中文摘要：

提出了利用正弦波信号驱动压电双晶片振子，应用惯性冲击力实现机构微小位移的技术方案，建立了机构运动的数学模型。设计了斜面结构，使正弦波作用产生的周期性惯性冲击力形成竖直作用于微位移驱动机构的分量，通过改变正压力调整摩擦阻力的大小，并推导了Qu〈QD〈Fx的微位移机构运动条件。对微位移机构的速度-频率、速度-电压和位移特性进行了试验，结果表明：变摩擦式微位移机构样机能实现较稳定的正向运动，电压一定且频率为30～38Hz时，运动速度随频率的增加而稳定增加；频率一定时，运动速度随电压增加而稳定增加；在35Hz、90V的正弦波激励下，样机平均步长达到2μm，速度达到1mm／s。

英文摘要：

By using sine wave to drive the piezoelectric cantilever bimorphs, the micro-displacement of a mechanism was realized by the inertial impact force drived. A mathematical model for the mechanism movement was established and a mechanism with bevel was designed to make the periodical inertial force produce a vertical force onto the micro-displacement mechanism to adjust the friction by changing vertical pressure. The moving condition Qu〈QD〈Fx was deduced.
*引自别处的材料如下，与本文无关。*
<file path="config.mk">
export PLATFORM = sky130hd
export DESIGN_NAME = dac_load_ctrl
export DESIGN_NICKNAME = d
export VERILOG_FILES = /design/src/rtl/dac_load_pkg.sv /design/src/rtl/dac_load_edge.sv /design/src/rtl/dac_load_decode.sv /design/src/rtl/dac_load_chan.sv /design/src/rtl/dac_load_ctrl.sv
export SDC_FILE = /design/constraint.sdc
export NUM_CORES = 1
export LEC_CHECK = 0
export ABC_AREA = 1
export BUFFER_PORTS_ARGS = -buffer_cell sky130_fd_sc_hd__buf_4
export CORE_MARGIN = 5
export CORE_UTILIZATION = 63
export CTS_CLUSTER_SIZE = 8
export DETAILED_ROUTE_END_ITERATION = 12
export HOLD_SLACK_MARGIN = 0.12
export PLACE_DENSITY_LB_ADDON = 0.12
export SETUP_SLACK_MARGIN = 0.4
export SYNTH_ARGS = -nofsm -noshare
export SYNTH_HDL_FRONTEND = slang
export SYNTH_HIERARCHICAL = 1
export SYNTH_SLANG_ARGS = --single-unit
</file>
<file path="constraint.sdc">
create_clock -name clk -period 6.4 [get_ports clk]
set_clock_uncertainty 0.2 [all_clocks]
set_input_delay 0 -clock clk [delete_from_list [all_inputs] [get_ports clk]]
set_output_delay 0 -clock clk [all_outputs]
set_load 0.005 [all_outputs]
</file>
The velocity characteristics under different frequencies and voltages were tested. The results show that micro-displacement mechanism realizes stable and forward direction movement. When the voltage is fixed and the frequency is 30-38 Hz, its velocity increases with the frequency increases. When the frequency is fixed, its velocity increases with the voltage increase. The average step is up to 2 μm and the velocity is up to 1 mm/s when the mechanism is actuated by the 35 Hz and 90 V sine wave.